(DATA FOR THE TASK begins)
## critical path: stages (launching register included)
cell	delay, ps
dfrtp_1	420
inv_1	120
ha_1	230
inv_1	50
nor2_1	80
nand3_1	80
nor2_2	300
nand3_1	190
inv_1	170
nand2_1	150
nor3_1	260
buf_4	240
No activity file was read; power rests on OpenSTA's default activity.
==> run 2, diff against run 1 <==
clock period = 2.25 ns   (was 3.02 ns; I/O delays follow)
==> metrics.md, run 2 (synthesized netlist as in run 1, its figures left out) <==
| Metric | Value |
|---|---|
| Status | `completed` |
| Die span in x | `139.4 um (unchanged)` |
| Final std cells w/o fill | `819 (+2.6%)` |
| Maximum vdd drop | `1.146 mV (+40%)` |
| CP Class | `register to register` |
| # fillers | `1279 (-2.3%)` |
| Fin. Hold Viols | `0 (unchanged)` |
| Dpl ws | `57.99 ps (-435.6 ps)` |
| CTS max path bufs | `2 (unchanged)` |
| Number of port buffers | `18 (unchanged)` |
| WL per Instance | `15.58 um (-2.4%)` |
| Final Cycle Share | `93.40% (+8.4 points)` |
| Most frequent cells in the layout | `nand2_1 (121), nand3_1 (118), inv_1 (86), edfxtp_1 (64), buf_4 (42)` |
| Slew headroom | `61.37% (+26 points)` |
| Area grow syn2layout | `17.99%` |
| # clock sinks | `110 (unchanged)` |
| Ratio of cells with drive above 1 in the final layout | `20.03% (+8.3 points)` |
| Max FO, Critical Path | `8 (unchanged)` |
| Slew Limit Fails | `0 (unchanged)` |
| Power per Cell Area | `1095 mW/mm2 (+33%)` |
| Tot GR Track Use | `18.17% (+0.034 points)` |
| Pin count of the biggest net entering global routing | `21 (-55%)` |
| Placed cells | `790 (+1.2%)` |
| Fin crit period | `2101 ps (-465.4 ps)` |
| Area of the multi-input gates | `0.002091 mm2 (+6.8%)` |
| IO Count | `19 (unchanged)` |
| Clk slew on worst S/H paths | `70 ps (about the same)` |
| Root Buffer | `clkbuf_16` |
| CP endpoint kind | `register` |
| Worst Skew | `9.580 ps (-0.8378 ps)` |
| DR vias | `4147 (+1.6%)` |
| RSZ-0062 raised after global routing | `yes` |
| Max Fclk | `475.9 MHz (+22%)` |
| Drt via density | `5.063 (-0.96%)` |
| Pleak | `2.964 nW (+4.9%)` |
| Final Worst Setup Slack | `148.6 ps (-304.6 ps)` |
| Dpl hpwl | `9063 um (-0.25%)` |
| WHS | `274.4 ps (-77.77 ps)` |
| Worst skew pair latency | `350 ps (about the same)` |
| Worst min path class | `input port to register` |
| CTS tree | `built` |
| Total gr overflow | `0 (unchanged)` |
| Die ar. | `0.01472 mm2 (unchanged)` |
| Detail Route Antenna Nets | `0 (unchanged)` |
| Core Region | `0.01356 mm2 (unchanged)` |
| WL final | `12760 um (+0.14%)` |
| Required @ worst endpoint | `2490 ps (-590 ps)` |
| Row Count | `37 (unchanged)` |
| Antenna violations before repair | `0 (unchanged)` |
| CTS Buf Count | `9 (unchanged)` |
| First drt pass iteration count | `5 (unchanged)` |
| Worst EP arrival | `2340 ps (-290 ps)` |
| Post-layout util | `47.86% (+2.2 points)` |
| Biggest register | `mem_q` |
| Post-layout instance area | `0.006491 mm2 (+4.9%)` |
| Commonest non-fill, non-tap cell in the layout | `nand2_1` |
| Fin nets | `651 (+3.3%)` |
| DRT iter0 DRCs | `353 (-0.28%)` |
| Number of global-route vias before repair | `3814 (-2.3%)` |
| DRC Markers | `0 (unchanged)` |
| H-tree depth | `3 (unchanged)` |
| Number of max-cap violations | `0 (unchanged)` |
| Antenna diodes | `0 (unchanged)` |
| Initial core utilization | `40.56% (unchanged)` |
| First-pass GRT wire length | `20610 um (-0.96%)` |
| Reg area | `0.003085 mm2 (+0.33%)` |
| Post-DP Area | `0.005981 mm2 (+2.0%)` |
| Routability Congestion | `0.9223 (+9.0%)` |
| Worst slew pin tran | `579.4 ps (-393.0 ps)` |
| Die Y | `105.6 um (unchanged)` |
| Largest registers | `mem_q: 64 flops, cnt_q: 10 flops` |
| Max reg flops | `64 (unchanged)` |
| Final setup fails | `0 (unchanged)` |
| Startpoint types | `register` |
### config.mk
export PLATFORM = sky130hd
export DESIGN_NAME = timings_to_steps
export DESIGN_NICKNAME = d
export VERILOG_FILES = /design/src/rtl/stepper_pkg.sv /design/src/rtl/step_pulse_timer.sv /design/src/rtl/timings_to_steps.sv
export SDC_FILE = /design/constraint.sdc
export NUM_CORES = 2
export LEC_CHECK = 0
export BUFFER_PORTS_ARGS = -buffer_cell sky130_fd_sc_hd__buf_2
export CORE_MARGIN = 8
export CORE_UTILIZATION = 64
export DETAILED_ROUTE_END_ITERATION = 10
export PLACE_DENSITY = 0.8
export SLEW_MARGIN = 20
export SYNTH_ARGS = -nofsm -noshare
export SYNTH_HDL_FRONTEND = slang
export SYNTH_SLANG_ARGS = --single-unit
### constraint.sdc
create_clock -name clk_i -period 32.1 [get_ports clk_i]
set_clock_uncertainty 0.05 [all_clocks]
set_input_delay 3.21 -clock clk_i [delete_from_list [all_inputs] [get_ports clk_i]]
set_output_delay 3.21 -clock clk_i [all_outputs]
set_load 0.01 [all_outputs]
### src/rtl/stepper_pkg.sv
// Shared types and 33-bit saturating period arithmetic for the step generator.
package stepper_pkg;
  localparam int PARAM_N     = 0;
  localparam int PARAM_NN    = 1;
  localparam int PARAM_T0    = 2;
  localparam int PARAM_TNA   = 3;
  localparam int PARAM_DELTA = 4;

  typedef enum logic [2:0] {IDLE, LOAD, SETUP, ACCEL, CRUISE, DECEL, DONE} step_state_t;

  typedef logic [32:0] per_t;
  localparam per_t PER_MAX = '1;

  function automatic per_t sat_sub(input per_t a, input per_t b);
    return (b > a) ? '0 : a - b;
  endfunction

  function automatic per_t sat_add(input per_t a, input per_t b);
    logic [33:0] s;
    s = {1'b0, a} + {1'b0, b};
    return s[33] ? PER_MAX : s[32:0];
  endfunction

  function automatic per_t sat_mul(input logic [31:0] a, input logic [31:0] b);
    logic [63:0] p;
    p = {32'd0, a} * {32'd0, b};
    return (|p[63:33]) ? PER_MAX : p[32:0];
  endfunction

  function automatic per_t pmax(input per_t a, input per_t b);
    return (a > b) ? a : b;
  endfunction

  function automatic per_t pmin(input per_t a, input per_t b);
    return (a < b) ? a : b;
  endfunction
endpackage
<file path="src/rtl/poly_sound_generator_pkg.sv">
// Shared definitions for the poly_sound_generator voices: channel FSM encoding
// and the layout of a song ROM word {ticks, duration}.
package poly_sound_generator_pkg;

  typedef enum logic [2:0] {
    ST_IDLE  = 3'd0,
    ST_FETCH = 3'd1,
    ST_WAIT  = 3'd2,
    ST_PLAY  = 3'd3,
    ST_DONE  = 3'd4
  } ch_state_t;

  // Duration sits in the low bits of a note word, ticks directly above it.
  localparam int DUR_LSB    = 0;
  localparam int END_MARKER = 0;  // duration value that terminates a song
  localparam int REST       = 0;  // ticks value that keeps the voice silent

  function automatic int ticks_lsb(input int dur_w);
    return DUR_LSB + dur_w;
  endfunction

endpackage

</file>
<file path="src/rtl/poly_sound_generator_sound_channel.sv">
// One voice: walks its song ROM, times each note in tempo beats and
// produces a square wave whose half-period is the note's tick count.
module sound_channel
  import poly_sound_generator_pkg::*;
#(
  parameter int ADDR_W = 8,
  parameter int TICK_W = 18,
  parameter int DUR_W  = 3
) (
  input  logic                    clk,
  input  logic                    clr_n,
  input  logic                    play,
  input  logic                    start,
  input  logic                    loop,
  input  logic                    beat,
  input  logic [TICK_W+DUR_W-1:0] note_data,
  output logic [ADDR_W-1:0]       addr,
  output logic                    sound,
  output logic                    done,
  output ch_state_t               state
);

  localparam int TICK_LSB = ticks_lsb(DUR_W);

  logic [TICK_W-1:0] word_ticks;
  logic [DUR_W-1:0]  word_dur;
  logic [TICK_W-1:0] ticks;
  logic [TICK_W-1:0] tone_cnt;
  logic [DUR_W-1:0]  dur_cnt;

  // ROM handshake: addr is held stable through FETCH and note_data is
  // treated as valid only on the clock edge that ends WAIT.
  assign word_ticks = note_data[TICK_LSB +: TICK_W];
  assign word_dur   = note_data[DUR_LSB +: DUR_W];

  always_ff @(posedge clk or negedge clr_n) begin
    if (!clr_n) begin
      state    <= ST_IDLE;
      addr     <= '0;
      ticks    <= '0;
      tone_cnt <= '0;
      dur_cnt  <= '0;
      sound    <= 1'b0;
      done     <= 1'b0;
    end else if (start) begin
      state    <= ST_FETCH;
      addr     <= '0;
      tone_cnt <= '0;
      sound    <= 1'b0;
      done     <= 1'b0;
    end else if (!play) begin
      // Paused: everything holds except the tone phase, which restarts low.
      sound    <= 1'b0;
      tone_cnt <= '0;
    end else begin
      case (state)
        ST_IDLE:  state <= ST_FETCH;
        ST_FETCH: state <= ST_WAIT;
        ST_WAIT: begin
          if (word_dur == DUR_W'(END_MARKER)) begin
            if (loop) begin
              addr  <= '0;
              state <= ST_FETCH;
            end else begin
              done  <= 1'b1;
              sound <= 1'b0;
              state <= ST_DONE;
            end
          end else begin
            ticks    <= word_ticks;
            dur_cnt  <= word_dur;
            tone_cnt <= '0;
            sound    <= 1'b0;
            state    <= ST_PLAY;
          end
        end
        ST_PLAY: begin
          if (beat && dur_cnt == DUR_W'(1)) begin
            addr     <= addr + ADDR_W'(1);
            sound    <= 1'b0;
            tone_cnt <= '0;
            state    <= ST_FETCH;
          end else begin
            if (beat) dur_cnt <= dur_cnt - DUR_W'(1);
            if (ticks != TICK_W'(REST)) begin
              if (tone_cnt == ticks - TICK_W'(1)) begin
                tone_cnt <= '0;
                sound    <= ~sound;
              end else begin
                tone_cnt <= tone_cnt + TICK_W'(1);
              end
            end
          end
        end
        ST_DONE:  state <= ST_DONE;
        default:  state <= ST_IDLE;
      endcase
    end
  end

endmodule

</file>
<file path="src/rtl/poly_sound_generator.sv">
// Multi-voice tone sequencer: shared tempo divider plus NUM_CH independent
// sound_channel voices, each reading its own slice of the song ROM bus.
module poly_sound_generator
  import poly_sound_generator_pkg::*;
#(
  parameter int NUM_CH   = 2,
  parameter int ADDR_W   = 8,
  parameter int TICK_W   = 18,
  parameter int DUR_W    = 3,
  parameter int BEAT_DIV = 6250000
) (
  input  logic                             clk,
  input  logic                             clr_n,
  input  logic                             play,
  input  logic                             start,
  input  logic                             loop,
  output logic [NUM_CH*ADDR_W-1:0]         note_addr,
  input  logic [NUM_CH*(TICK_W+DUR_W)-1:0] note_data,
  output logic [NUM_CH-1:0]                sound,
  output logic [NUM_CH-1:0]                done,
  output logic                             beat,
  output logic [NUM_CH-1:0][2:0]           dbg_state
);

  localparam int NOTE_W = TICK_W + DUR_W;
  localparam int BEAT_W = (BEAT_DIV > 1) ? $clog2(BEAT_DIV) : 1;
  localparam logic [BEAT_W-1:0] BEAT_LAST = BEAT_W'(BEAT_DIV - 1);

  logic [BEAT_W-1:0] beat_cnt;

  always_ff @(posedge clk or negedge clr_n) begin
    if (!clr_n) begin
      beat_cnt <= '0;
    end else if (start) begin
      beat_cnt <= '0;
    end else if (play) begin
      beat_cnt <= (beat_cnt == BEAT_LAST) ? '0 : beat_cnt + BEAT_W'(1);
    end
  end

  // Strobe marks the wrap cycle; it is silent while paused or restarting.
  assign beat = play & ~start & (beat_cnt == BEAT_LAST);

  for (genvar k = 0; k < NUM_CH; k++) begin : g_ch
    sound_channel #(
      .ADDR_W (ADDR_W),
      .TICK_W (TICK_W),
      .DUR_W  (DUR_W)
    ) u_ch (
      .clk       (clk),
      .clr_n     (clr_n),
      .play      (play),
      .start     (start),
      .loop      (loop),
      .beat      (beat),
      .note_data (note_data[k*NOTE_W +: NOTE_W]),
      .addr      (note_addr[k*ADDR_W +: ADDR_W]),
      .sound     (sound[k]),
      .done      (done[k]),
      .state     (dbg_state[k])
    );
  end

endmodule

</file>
(DATA FOR THE TASK ends)
### WHAT TO PRODUCE
Find the string "global" in the material above. Then copy each line that has it.

### RESPONSE TO THE EXERCISE
| Pin count of the biggest net entering global routing | `21 (-55%)` |
| RSZ-0062 raised after global routing | `yes` |
| Number of global-route vias before repair | `3814 (-2.3%)` |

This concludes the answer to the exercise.